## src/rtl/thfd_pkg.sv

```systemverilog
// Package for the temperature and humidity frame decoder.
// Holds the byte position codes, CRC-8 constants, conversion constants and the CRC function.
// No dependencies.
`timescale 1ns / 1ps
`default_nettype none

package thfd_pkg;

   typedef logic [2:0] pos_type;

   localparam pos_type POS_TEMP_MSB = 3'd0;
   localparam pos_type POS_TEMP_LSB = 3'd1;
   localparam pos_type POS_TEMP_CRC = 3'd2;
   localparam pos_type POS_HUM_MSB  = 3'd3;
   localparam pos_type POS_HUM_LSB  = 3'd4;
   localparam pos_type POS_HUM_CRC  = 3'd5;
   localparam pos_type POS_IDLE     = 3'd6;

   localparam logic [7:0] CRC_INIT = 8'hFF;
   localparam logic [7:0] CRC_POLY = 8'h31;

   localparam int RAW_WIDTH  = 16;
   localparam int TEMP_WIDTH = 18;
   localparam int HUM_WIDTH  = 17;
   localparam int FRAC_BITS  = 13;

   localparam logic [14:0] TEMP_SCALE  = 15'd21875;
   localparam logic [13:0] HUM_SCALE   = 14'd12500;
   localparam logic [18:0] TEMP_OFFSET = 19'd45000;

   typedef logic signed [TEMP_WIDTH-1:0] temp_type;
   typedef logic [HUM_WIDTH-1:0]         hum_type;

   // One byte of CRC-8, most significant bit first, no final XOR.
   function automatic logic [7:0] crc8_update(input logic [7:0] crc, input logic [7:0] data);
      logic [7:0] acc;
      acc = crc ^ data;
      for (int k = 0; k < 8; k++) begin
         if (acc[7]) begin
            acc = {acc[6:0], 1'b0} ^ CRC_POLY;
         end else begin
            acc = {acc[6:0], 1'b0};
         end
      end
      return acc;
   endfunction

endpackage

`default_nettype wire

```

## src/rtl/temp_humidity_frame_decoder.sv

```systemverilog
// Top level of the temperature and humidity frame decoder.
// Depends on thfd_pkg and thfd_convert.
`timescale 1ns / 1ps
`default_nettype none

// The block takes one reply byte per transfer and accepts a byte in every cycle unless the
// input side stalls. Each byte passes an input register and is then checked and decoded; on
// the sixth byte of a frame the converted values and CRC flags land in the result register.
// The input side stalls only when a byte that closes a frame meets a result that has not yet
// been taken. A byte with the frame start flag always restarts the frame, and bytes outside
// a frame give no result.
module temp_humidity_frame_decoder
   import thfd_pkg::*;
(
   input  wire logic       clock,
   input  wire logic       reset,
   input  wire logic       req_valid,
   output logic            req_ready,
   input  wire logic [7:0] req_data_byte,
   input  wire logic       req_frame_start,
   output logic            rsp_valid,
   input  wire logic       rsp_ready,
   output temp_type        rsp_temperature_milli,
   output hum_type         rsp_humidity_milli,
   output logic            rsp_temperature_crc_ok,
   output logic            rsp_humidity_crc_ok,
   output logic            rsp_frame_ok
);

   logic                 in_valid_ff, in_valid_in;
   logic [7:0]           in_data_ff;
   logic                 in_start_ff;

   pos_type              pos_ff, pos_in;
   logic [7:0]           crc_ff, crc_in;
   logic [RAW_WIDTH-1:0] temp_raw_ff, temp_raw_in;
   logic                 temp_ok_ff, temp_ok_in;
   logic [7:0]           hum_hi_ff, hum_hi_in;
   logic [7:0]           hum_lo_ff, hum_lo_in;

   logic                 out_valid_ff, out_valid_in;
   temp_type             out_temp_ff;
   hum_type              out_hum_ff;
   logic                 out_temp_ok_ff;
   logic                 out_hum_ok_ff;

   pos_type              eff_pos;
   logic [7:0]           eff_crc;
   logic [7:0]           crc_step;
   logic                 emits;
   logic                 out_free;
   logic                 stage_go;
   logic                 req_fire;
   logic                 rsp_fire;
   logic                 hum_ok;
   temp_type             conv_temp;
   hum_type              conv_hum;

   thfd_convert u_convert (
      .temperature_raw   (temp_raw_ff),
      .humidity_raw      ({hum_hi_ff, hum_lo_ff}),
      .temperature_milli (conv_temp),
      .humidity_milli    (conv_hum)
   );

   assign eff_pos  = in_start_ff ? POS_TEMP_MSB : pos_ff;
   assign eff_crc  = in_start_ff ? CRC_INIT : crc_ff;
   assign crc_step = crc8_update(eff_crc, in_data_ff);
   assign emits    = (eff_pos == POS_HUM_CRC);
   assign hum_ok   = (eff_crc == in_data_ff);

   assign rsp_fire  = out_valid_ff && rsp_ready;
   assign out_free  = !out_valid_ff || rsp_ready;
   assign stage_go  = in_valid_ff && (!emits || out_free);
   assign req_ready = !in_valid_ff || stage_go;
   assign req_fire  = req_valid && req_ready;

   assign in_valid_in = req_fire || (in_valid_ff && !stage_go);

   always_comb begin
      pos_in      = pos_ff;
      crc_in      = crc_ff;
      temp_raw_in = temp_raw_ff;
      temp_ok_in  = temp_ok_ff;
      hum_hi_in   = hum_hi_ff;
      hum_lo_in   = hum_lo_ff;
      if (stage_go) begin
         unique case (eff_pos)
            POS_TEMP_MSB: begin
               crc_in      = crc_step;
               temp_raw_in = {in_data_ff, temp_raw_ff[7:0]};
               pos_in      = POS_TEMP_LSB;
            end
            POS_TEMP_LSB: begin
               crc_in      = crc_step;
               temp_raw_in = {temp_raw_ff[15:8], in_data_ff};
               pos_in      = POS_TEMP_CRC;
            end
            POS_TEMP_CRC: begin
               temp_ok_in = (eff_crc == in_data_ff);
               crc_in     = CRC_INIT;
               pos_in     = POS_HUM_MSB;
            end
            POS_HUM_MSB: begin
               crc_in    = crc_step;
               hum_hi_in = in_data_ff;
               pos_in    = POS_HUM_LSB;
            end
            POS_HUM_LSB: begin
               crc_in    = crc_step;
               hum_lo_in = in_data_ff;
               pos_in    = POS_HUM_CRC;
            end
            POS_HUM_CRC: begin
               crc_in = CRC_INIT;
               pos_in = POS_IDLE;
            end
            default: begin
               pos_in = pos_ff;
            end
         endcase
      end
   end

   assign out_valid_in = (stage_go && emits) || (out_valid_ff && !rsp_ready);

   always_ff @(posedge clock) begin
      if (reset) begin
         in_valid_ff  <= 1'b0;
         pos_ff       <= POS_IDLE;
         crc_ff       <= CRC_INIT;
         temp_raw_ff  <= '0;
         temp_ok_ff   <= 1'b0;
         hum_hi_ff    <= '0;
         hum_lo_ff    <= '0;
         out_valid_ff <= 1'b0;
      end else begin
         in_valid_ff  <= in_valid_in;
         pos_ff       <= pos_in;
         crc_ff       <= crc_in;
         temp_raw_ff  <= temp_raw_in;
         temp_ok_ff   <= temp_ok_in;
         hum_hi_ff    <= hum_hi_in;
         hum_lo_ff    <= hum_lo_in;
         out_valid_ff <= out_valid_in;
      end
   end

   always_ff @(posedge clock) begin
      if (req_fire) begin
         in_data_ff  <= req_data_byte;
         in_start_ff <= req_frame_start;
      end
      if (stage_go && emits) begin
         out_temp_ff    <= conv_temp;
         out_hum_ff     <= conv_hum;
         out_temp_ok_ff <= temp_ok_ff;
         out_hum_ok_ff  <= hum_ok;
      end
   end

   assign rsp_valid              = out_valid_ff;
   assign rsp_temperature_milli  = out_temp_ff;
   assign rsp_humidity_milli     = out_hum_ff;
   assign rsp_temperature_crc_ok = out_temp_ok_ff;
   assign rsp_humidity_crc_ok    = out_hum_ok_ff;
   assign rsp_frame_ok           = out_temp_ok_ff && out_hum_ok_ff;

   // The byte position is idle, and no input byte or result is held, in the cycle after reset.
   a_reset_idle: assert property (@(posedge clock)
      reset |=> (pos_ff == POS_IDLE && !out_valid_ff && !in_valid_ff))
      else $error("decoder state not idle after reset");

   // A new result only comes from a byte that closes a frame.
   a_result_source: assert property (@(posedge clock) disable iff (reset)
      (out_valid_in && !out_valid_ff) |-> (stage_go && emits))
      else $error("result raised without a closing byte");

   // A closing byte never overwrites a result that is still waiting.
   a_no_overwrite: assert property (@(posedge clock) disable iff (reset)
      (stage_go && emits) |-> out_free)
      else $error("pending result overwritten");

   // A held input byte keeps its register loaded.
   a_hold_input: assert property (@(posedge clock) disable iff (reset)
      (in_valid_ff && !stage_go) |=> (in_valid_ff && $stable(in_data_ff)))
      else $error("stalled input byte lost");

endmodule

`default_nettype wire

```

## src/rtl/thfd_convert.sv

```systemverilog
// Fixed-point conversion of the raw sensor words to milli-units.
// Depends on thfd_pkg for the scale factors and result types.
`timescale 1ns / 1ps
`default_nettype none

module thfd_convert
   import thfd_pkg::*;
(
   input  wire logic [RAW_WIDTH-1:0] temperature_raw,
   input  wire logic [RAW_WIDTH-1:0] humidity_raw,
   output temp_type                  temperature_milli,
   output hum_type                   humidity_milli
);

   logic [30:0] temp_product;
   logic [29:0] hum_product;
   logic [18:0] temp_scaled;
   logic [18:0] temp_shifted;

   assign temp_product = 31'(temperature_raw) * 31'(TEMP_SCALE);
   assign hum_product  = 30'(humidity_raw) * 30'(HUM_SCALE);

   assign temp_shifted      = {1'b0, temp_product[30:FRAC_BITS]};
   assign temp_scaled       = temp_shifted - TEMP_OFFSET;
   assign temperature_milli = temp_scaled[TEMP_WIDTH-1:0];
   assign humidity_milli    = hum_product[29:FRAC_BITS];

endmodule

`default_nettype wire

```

# # # # # # #

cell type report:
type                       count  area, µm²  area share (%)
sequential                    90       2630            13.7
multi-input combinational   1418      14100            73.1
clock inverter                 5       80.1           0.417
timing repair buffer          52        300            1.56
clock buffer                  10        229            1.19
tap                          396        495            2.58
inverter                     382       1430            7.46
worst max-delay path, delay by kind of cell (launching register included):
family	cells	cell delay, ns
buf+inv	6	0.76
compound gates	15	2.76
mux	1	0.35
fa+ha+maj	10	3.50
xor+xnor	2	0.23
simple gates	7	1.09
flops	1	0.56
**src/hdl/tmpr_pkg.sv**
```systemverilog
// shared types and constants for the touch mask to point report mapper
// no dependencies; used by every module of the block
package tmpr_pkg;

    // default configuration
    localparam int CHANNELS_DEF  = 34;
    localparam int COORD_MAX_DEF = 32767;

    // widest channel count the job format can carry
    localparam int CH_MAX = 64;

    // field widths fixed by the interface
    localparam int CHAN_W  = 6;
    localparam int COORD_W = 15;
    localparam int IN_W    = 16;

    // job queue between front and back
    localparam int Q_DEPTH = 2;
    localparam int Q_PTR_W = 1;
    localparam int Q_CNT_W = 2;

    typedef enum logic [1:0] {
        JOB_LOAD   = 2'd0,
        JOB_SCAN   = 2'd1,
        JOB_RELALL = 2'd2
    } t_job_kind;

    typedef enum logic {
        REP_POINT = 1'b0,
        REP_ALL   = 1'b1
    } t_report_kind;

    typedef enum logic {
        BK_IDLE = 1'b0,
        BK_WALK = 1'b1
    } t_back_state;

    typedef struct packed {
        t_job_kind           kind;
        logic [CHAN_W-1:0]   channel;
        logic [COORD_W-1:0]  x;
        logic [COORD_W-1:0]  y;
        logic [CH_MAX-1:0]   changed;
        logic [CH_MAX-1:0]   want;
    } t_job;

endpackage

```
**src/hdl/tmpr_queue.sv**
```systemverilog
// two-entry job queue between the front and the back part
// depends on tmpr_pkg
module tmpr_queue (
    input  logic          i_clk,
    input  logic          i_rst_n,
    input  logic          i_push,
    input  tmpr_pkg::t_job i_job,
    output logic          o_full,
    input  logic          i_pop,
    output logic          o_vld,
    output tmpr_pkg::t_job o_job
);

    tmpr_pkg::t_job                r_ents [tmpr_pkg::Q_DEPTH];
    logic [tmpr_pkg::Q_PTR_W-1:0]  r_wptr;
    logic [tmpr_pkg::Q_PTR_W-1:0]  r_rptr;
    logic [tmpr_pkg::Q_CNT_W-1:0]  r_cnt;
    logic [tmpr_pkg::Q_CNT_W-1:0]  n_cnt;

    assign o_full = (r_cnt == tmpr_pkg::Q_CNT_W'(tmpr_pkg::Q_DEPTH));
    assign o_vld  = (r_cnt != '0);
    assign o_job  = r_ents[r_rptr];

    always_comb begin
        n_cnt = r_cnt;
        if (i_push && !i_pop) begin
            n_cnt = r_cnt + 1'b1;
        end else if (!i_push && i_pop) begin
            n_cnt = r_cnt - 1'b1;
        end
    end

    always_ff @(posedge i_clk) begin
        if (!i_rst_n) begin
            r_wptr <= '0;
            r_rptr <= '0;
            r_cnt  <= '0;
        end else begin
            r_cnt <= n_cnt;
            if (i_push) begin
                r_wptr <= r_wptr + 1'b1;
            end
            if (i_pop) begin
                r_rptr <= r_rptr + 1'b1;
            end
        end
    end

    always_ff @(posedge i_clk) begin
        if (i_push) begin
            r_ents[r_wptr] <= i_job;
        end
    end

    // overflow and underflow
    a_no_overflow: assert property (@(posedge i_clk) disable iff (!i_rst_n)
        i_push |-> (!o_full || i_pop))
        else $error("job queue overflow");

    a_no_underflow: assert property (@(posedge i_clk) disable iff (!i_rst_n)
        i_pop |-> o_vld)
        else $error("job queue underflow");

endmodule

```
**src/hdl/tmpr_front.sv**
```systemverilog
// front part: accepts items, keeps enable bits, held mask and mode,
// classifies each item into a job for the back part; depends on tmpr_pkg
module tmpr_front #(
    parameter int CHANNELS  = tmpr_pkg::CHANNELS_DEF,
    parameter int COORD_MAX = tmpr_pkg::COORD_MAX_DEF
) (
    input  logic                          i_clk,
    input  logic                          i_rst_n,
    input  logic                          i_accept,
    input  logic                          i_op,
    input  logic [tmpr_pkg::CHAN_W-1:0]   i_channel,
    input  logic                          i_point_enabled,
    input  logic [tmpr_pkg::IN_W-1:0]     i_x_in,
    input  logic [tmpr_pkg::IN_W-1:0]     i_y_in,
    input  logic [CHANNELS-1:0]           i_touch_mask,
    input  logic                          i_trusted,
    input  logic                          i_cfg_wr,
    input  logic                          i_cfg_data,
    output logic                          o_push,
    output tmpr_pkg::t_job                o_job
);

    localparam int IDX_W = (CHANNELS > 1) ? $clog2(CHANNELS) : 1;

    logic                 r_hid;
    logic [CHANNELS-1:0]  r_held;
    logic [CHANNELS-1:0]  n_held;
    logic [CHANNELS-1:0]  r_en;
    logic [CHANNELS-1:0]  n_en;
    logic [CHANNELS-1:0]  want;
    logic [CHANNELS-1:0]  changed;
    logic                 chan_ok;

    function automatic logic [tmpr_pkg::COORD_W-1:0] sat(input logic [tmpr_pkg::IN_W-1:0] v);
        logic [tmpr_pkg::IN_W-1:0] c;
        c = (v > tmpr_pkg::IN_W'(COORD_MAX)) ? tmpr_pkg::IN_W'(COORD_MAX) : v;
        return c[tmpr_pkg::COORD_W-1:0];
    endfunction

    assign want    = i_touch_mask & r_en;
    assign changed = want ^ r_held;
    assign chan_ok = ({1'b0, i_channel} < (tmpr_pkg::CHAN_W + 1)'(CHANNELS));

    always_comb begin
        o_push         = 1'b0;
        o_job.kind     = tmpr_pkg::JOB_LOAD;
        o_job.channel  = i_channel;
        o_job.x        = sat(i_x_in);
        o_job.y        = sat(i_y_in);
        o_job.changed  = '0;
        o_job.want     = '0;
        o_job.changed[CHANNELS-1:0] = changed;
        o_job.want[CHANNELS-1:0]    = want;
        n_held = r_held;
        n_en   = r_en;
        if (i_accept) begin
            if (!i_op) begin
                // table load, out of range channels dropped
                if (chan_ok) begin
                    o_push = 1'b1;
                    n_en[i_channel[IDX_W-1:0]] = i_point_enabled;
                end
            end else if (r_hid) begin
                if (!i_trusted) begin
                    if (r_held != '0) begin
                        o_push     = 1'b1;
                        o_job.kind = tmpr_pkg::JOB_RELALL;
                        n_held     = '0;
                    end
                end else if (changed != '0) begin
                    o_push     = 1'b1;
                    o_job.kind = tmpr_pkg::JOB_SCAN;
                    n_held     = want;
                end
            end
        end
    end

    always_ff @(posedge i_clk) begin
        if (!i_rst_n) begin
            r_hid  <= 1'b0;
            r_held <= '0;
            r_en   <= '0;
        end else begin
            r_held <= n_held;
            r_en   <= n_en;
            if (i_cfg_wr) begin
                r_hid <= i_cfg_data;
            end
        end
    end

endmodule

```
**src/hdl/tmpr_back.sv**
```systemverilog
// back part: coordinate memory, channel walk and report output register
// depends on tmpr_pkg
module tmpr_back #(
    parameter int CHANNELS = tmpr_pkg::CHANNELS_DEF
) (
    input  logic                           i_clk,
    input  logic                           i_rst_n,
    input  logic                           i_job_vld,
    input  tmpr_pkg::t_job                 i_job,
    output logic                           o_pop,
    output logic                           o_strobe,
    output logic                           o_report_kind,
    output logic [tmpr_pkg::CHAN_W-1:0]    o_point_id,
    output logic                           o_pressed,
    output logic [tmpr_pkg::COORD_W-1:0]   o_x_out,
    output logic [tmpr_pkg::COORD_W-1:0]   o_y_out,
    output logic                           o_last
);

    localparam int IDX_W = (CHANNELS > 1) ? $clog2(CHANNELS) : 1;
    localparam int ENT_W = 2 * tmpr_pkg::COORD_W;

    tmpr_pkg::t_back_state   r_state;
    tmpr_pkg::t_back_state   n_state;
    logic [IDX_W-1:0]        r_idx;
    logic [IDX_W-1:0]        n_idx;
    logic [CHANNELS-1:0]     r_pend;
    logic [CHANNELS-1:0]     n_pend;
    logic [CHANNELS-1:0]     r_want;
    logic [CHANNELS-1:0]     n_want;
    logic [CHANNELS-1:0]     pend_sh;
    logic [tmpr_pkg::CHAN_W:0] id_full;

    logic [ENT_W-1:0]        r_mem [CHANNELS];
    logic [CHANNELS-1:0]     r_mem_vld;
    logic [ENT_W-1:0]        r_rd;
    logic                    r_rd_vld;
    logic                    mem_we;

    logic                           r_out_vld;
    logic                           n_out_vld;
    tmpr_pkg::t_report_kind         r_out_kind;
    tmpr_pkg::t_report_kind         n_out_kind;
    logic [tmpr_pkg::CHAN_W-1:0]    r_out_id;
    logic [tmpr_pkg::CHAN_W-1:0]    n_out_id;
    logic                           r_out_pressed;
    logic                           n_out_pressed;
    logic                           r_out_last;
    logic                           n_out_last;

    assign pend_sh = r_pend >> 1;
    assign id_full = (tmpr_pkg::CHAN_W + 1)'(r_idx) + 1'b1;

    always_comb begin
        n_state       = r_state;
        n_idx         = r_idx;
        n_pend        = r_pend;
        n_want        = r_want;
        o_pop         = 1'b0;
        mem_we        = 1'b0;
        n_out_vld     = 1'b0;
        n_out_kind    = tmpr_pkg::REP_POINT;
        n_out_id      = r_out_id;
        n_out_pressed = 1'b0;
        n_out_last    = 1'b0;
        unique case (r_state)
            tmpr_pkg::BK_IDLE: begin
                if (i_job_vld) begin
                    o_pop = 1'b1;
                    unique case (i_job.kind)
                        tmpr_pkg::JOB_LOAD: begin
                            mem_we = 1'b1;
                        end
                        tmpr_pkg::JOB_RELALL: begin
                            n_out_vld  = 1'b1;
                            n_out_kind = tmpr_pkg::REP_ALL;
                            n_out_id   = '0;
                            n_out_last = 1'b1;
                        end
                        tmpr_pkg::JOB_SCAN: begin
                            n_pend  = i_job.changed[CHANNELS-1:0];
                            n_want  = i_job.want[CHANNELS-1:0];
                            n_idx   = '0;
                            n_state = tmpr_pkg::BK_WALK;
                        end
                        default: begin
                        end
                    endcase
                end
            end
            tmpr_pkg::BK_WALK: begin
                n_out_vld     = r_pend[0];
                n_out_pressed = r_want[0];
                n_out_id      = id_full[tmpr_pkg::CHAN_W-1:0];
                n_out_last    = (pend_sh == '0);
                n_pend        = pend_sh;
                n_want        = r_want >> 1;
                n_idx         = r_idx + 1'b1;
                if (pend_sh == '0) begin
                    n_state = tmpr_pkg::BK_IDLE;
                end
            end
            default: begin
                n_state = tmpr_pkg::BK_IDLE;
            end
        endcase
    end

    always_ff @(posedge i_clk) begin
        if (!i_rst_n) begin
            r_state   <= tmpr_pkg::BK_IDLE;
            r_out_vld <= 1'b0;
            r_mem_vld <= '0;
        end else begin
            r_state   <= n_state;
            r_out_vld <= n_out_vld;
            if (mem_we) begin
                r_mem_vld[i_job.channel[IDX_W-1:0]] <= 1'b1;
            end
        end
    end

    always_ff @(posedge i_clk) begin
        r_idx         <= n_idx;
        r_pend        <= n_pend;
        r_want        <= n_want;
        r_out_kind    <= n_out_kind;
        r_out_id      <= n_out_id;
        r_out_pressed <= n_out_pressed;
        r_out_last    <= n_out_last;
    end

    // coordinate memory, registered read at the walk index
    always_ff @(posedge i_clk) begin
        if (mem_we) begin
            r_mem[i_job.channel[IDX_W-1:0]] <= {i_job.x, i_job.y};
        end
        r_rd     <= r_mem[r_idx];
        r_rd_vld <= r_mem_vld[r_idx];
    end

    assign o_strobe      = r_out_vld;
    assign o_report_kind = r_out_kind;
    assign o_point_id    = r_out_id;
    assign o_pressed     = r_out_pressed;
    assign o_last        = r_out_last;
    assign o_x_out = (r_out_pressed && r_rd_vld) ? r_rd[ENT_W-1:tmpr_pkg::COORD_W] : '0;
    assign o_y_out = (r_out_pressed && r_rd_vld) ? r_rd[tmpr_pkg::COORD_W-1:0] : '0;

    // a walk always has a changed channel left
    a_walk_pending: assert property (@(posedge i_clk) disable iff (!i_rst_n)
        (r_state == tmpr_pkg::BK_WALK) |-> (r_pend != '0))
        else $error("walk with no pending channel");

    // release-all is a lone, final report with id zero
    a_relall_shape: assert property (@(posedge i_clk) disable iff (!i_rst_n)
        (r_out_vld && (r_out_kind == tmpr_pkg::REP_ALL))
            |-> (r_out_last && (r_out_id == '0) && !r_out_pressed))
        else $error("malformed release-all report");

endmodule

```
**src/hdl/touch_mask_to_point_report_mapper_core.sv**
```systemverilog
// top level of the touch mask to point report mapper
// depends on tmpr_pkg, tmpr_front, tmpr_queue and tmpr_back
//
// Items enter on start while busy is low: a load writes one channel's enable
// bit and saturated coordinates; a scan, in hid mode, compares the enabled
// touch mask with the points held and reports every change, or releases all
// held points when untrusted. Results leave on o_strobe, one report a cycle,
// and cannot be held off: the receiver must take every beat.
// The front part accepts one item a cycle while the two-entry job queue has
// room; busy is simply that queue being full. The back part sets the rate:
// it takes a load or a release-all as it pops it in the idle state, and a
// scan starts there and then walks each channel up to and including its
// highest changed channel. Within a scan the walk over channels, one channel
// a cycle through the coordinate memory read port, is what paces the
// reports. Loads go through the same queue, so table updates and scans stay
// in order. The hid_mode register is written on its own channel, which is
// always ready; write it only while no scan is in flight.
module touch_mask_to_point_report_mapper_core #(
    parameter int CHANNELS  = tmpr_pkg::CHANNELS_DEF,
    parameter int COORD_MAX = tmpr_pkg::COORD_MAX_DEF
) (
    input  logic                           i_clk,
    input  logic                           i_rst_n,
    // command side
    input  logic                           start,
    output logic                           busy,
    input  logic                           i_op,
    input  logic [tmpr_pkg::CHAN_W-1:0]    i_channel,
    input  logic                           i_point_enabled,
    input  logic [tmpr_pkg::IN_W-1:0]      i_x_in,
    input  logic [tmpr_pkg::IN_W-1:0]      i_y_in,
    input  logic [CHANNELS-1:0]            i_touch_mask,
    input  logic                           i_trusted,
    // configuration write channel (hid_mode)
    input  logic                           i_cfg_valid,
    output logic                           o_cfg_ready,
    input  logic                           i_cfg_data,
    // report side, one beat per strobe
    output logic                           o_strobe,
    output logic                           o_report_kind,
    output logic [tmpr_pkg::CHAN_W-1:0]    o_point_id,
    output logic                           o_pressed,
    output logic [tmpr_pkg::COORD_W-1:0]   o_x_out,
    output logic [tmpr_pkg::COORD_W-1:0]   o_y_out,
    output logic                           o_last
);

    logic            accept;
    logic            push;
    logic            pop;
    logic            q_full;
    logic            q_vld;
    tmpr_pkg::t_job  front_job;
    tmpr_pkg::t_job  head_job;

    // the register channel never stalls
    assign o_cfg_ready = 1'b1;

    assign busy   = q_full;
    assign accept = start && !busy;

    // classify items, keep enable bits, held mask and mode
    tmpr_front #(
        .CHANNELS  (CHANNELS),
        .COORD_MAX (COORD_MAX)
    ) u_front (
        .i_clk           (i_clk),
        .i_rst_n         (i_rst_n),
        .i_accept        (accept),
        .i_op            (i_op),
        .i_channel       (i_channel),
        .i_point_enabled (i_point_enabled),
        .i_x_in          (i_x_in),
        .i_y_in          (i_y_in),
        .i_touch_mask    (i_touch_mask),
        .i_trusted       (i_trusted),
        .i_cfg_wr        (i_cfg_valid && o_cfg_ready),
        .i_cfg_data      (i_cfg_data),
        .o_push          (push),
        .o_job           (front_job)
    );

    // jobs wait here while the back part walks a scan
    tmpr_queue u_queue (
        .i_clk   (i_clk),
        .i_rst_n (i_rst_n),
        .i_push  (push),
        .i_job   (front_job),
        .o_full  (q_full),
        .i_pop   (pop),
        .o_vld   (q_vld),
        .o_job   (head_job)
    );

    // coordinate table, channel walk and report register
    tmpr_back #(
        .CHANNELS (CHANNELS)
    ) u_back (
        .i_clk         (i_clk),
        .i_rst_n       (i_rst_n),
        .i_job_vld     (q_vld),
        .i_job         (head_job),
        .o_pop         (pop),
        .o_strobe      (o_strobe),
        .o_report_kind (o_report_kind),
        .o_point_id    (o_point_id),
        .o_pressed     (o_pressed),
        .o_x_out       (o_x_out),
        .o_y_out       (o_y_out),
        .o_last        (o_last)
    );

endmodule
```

# # # # # # #

Within the entries, find each line holding the string "beat". Reply with how many there are, as a number alone.

2